指先に魔力を集め、咄嗟に炎の魔術で高熱を生み出す。
魔導砲から伸びている縄は、感覚からして水の魔術付与が施されている。
高熱を以て蒸発させてしまえば、抜け出す事は可能だと判断した。
シンが手繰り寄せるよりも早く、アンダルは自分の足首に巻き付いた縄を蒸発させる。
自由となった右足を勢いよく振り下ろし、そのまま反動で自らの身体を起こした。
「どうだ、シン!」
「終わりなのは、変わらない」
再び視線を交差させるシンとアンダル。
戦いはこれからだと主張するアンダルとは対照的に、終わりだと主張するシンは魔導砲の銃口をアンダルへと向けていた。

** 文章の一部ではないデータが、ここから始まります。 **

==> config.mk <==
export PLATFORM = sky130hd
export DESIGN_NAME = bitslice_alu
export DESIGN_NICKNAME = d
export VERILOG_FILES = /design/src/rtl/alu_pkg.sv /design/src/rtl/alu_fn_decoder.sv /design/src/rtl/alu_slice.sv /design/src/rtl/bitslice_alu.sv
export SDC_FILE = /design/constraint.sdc
export NUM_CORES = 1
export LEC_CHECK = 0
export ABC_AREA = 1
export BUFFER_PORTS_ARGS = -buffer_cell sky130_fd_sc_hd__buf_2
export CORE_MARGIN = 2
export CORE_UTILIZATION = 30
export DETAILED_ROUTE_END_ITERATION = 10
export SKIP_LAST_GASP = 1
export SYNTH_ARGS = -nofsm -noshare
export SYNTH_HDL_FRONTEND = slang
export SYNTH_SLANG_ARGS = --single-unit
==> constraint.sdc <==
create_clock -name vclk -period 10.4
set_input_delay 1.04 -clock vclk [all_inputs]
set_output_delay 1.04 -clock vclk [all_outputs]
set_load 0.1 [all_outputs]
==> src/rtl/alu_pkg.sv <==
package alu_pkg;

   typedef enum logic [1:0] {
      FN_AND  = 2'b00,
      FN_OR   = 2'b01,
      FN_NOTB = 2'b10,
      FN_ADD  = 2'b11
   } alu_fn_e;

   localparam int unsigned FSEL_W = 2;
   localparam int unsigned N_UNITS = 1 << FSEL_W;

endpackage

==> src/rtl/alu_fn_decoder.sv <==
module alu_fn_decoder #(
   parameter int unsigned SEL_W = 2,
   localparam int unsigned N_OUT = 1 << SEL_W
) (
   input  logic [SEL_W-1:0] sel,
   output logic [N_OUT-1:0] lines
);

   if (SEL_W < 1 || SEL_W > 4) begin : g_bad_sel
      $error("alu_fn_decoder: SEL_W out of range");
   end

   logic [N_OUT-1:0] hit;

   for (genvar k = 0; k < N_OUT; k++) begin : g_line
      assign hit[k] = (sel == SEL_W'(k));
   end

   always_comb begin
      lines = hit;
      // one and only one unit enabled per code
      a_r10_one_line: assert ($onehot(lines));
   end

endmodule

==> src/rtl/alu_slice.sv <==
module alu_slice
   import alu_pkg::*;
(
   input  logic               a,
   input  logic               b,
   input  logic               a_en,
   input  logic               a_inv,
   input  logic               b_en,
   input  logic [N_UNITS-1:0] unit_sel,
   input  logic               ci,
   output logic               r,
   output logic               co
);

   logic a_gated, a_eff, b_eff;
   logic u_and, u_or, u_notb, u_sum, u_carry;

   always_comb begin
      a_gated = a & a_en;
      a_eff   = a_gated ^ a_inv;
      b_eff   = b & b_en;

      u_and   = a_eff & b_eff;
      u_or    = a_eff | b_eff;
      u_notb  = ~b_eff;
      u_sum   = a_eff ^ b_eff ^ ci;
      u_carry = (a_eff & b_eff) | (ci & (a_eff ^ b_eff));

      r  = (u_and  & unit_sel[FN_AND])
         | (u_or   & unit_sel[FN_OR])
         | (u_notb & unit_sel[FN_NOTB])
         | (u_sum  & unit_sel[FN_ADD]);
      co = u_carry & unit_sel[FN_ADD];

      // no carry leaves a slice unless the adder is selected
      a_r8_carry_quiet: assert (unit_sel[FN_ADD] || !co);
      // adder slice matches a two-bit arithmetic sum
      a_r4_slice_sum: assert (!unit_sel[FN_ADD] ||
         ({co, r} == (2'({1'b0, a_eff}) + 2'({1'b0, b_eff}) + 2'({1'b0, ci}))));
      // complement unit output depends on B alone
      a_r3_notb_only_b: assert (!unit_sel[FN_NOTB] || (r == !(b && b_en)));
      // enable off plus invert forces the A operand high
      a_r6_forced_one: assert (a_en || !a_inv || a_eff);
   end

endmodule

==> src/rtl/bitslice_alu.sv <==
module bitslice_alu
   import alu_pkg::*;
#(
   parameter int unsigned WIDTH = 8
) (
   input  logic [WIDTH-1:0] opa,
   input  logic [WIDTH-1:0] opb,
   input  logic             a_en,
   input  logic             a_inv,
   input  logic             b_en,
   input  logic [1:0]       fsel,
   input  logic             cin,
   output logic [WIDTH-1:0] result,
   output logic             cout
);

   localparam int unsigned CHAIN_W = WIDTH + 1;

   if (WIDTH < 1 || WIDTH > 1024) begin : g_bad_width
      $error("bitslice_alu: WIDTH out of range");
   end

   logic [N_UNITS-1:0] unit_sel;
   logic [CHAIN_W-1:0] carry;

   alu_fn_decoder #(.SEL_W(FSEL_W)) u_dec (
      .sel   (fsel),
      .lines (unit_sel)
   );

   assign carry[0] = cin;

   for (genvar i = 0; i < WIDTH; i++) begin : g_slice
      alu_slice u_slice (
         .a        (opa[i]),
         .b        (opb[i]),
         .a_en     (a_en),
         .a_inv    (a_inv),
         .b_en     (b_en),
         .unit_sel (unit_sel),
         .ci       (carry[i]),
         .r        (result[i]),
         .co       (carry[i+1])
      );
   end

   assign cout = carry[WIDTH];

endmodule

==> run metrics, run 1 <==
crit path max fanout=8; Initial Util=0.309; die footprint=3890 sq um; Worst setup SP type=input port; kind of critical path=in -> out; Cell Int Power=around 0.000017 W; Nets=243; max capacitance violation total=0; largest area contributor in the netlist=ha_1; Final Max Tran Viols=0; leak pwr=0.768 nW; routed vias=891; Final Setup Violations=0; Clock power frac=0; Worst path slowest cell=fa_1; outcome=finished, final reports clean; initial drt markers=14; relative slew slack=0.654; Worst EP required=9.36 ns; first drt pass iteration count=4; Cell variety after synth=11; Syn Std Cell Area=1020 sq um; FFs & Latches=0; Die H=62.4 um; worst stage delay on the critical path=0.51 ns; DRC Markers=0; RePlAce Congestion=around 0.75; core region area=3310 sq um; commonest cells after routing, fill and taps aside=inv_1, nand2_1, nor2_1; gate count of the mapped netlist=177; Tightest Hold Check Type=in -> out; Layout area overhead=12.6%; NetSw=0.0000581 W; Net Sw Frac=0.770; WL per Instance=between 8 and 9 um; VDD IR max=around 0.000027 V; Hold Worst Slack=2.77 ns; synth top area cells=ha_1, inv_1, fa_1; largest net degree at the start of global routing=17; Post-CTS Setup Inserts=0; chip width=62.4 um; Yosys top cell area share=0.196; Detailed Route WL=2.11 mm; Tot GR Track Use=0.115; Via density=between 3 and 4; GRT Residual Overflow=0; Resize count post-CTS=0; Rows=21; first-pass GRT wire length=3.77 mm; Crit path top cell by count=nor2_1; Net Count, Synth=223; Final ANT Viol Nets=0; Yosys warning count=0; number of global-route vias before repair=833; Final Hold Fails=0; Sequential Area=0 sq um; Ant. Diodes=0; share of layout cells above drive strength 1=0.164; actual slew at the worst max-slew pin=between 0.5 and 0.6 ns; setup TNS=0 ns; initial antenna violation count=0; hold_buf cts=0; I/O pin count=31; crit end category=primary output; unrepaired setup endpoints after global routing=no; data arrival time of the worst path=5.88 ns; Fmax=0.145 GHz; pwr dens=around 65 nW/um^2; detailed placement HPWL=1.70 mm; sequential share of the synthesized area=0; crit path time final=6.92 ns; Syn Area/Cell=5.78 sq um; Port Buffer Count=31; clock buf count=0; Tcrit/Tclk final=0.665; most common cell after layout, fill and taps aside=inv_1; combinational power share=1.000; power share of the sequential group=0
==> routing by layer <==
layer,up-vias,track usage,part of all wire
li1,514,-,-
met1,361,0.159,0.47
met2,16,0.212,0.50
met3,0,0.00541,0.030
met4,0,0,0
met5,-,0,0
==> critical path, delay by kind of cell <==
family / cells / cell delay, ns
AND/OR/NAND/NOR: 10 / 0.52
XOR/XNOR: 1 / 0.31
adder cells (fa/ha/maj): 8 / 2.95
buffers and inverters: 9 / 1.05
==> kinds of logic after synthesis <==
group                      share of synthesized area
adders and majority gates                      0.353
and+or+nand+nor                                0.317
buffers and inverters                          0.262
xor gates and xnor gates                      0.0685
==> power groups by stage <==
stage               registers (W)  clock network [W]  logic (W)
detailed placement              0                  0  0.0000761
global placement                0                  0  0.0000759
floorplan                       0                  0  0.0000685
global route                    0                  0  0.0000841
CTS                             0                  0  0.0000762
finish                          0                  0  0.0000754
==> cell type report <==
cell class | count | area, sq um
repair buffers | 31 | 155
well taps | 46 | 57.6
multi-input cells | 115 | 754
fillers | 404 | 2160
inverters | 49 | 184
==> through the flow <==
stage          worst slack, ns   util  instances  area [sq um]  power [W]
3_3_place_gp              3.52  0.348        241          1150  0.0000759
2_1_floorplan             3.90      -        177          1020  0.0000685
6_report                  3.48  0.348        241          1150  0.0000754
3_5_place_dp              3.46  0.348        241          1150  0.0000761
5_1_grt                   3.10  0.348        241          1150  0.0000841
4_1_cts                   3.46  0.348        241          1150  0.0000762
==> cells in the mapped netlist <==
cell / instances
nand2_1: 42
fa_1: 8
inv_1: 49
xor2_1: 8
ha_1: 16
buf_2: 4
buf_4: 8
nand3_1: 8
nor2_1: 32
clkbuf_1: 1
nor2_2: 1
==> path summary, 6_finish.rpt <==
kind	start	to	slack [ns]	depth (start not counted)
setup / recovery	a_inv	result[7]	3.48	28
hold / removal	fsel[1]	result[2]	2.77	7
No activity file was read; power rests on OpenSTA's default activity.
==> run 2, diff against run 1 <==
==> constraint.sdc (replaced) <==
create_clock -name vclk -period 6.92
set_input_delay 0.692 -clock vclk [all_inputs]
set_output_delay 0.692 -clock vclk [all_outputs]
set_load 0.1 [all_outputs]
==> run 2 against run 1 <==
  * Clock-buffer cell count did not move
  * Routed wire length decreased by 3.0%
  * Sequential share of layout area unchanged
  * Via count increased by 3.6%
  * First-iteration DRC count is 64% higher
  * Total power up 50%
  * Highest routed layer unchanged
==> run metrics, run 2 (synthesis gave the netlist of run 1 again) <==
outcome=finished, final reports clean; die footprint=3890 sq um; Tot GR Track Use=0.111; Initial Util=0.309; crit path time final=~6.1 ns; pwr dens=97.8 nW/um^2; initial drt markers=23; Detailed Route WL=2.05 mm; I/O pin count=31; number of global-route vias before repair=903; Worst path slowest cell=fa_1; kind of critical path=in -> out; worst setup path endpoint=result[7]; clock buf count=0; cell depth of the worst setup path=29; Worst setup SP type=input port; hold_buf cts=0; data arrival time of the worst path=approximately 5.4 ns; Resize count post-CTS=0; routed vias=923; Via density=3.81; actual slew at the worst max-slew pin=~0.49 ns; Cell Int Power=0.0000264 W; worst stage delay on the critical path=0.48 ns; Die H=62.4 um; leak pwr=0.773 nW; power share of the sequential group=0; Final ANT Viol Nets=0; Final Max Tran Viols=0; Crit path top cell by count=nor2_1; NetSw=0.0000869 W; Ant. Diodes=0; Worst EP required=a little over 6 ns; largest net degree at the start of global routing=16; Pwr Total=0.000113 W; commonest cells after routing, fill and taps aside=inv_1, nand2_1, nor2_1; Layout area overhead=13.3%; total placed cells including tap cells=242; crit path max fanout=8; WL per Instance=~8.5 um; Final Setup Violations=0; Crit. Startpoint=a_en; VDD IR max=around 0.000043 V; chip width=62.4 um; initial antenna violation count=0; relative slew slack=0.677; combinational power share=1.000; Worst Path Buf+Inv=9; share of layout cells above drive strength 1=0.168; Port Buffer Count=31; fin cells=242; Rows=21; core region area=between 3000 and 4000 sq um; FFs & Latches=0; Crit path max-delay family=adder cells; Sequential Area=0 sq um; Fmax=0.164 GHz; Tcrit/Tclk final=0.881; setup TNS=0 ns; Tightest Hold Check Type=in -> out; GRT Residual Overflow=0; first-pass GRT wire length=3.67 mm; unrepaired setup endpoints after global routing=no; Post-CTS Setup Inserts=0; Net Sw Frac=0.767; RePlAce Congestion=0.842; detailed placement HPWL=1.69 mm; Nets=244; max capacitance violation total=0; Final Hold Fails=0; Clock power frac=0; DRC Markers=0; Hold Worst Slack=2.08 ns; crit end category=primary output; most common cell after layout, fill and taps aside=inv_1; first drt pass iteration count=4
[run 2: cell count changes in the layout (fill, tap and decap cells not counted)]
cell   change
buf_4      +1
[run 2: cell type report]
class	count	area (sq um)
inverter	49	184
fill	403	2150
timing repair buffer	32	163
multi-input combinational	115	754
tap	46	57.6
[run 2: power by group through the flow]
stage / logic (W) / clock network (W) / registers, W
3_3_place_gp: 0.000114 / 0 / 0
5_1_grt: 0.000126 / 0 / 0
2_1_floorplan: 0.000103 / 0 / 0
3_5_place_dp: 0.000115 / 0 / 0
4_1_cts: 0.000115 / 0 / 0
6_report: 0.000113 / 0 / 0
[run 2: worst min path at each step]
stage | from | end | slack, ns | cells past startpoint
6_report | fsel[0] | result[1] | 2.08 | 6
5_1_grt | fsel[0] | result[2] | 2.13 | 6
4_1_cts | fsel[0] | result[2] | 2.08 | 6
3_5_place_dp | fsel[0] | result[2] | 2.08 | 6
3_3_place_gp | fsel[0] | result[0] | 2.07 | 6
2_1_floorplan | fsel[1] | result[0] | 1.83 | 6
[run 2: metrics by stage]
step           area, sq um  setup slack (ns)   util
2_1_floorplan         1020              1.12      -
3_3_place_gp          1160             0.822  0.350
3_5_place_dp          1160             0.769  0.350
4_1_cts               1160             0.755  0.350
5_1_grt               1160             0.459  0.350
6_report              1160             0.820  0.350
[run 2: layer usage]
metal | up-vias | GRT usage | wire, um
met5 | - | 0 | 0
met4 | 0 | 0 | 0
met3 | 0 | 0.00541 | 68
met2 | 16 | 0.231 | 1050
met1 | 387 | 0.133 | 928
li1 | 520 | - | -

アンダルによって焼き切られてしまっても、縄はシンの手元へと引き寄せられる。
むしろ、それこそが彼の狙いでもあった。
弾倉ごと魔導砲に巻きつけられた縄は、引き寄せられると同時に回転を始める。
それはアンダルがシンへ向かった空気の塊に宿っている魔力を吸着し、充填をしていく。
実弾を放つ魔導弾では、吸い取り切れない空気の塊によって軌道が逸らされてしまう。
魔導砲による疑似魔術があってこそ、この戦いに決着をつける事が出来る。
「――ああ、そうか。儂が焼き切る所まで想定済みだったってことか」
自分より一手速く攻撃の体勢に移っていたシンを前にして、アンダルは苦笑をした。
弾倉を回転させるという工程を、自分にさせたのだ。
最後の攻防はシンの想像力が、自分の想像力を完全に上回ったという証明でもあった。
これがもし、本物のアンダル・ハートニアであるならば。
数多の危機を乗り越えた、百戦錬磨の冒険者であるならば。
シンの細工に気付いていただろうか。気付いた上で尚、上回っただろうか。
眼前に立つ男を偽物だと断ずるシンにとって、納得のいく答えは得られそうにもない。
そして、アンダルにとっても結末は気持ちのいいものではない。
これがシンとアンダルの個人的な決闘であれば、後は彼に討たれるだけだっただろう。
それを許さないのは、自分を再び大地に立たせた『憤怒』の男。
彼から発せられる命令が、アンダルに最後の悪足掻きを強制する。
「シン、勝負はお前の勝ちだ。けど、逝くのは一緒だぜ」
「――っ!」
アンダルの言葉が嘘ではないと、シンは本能で察した。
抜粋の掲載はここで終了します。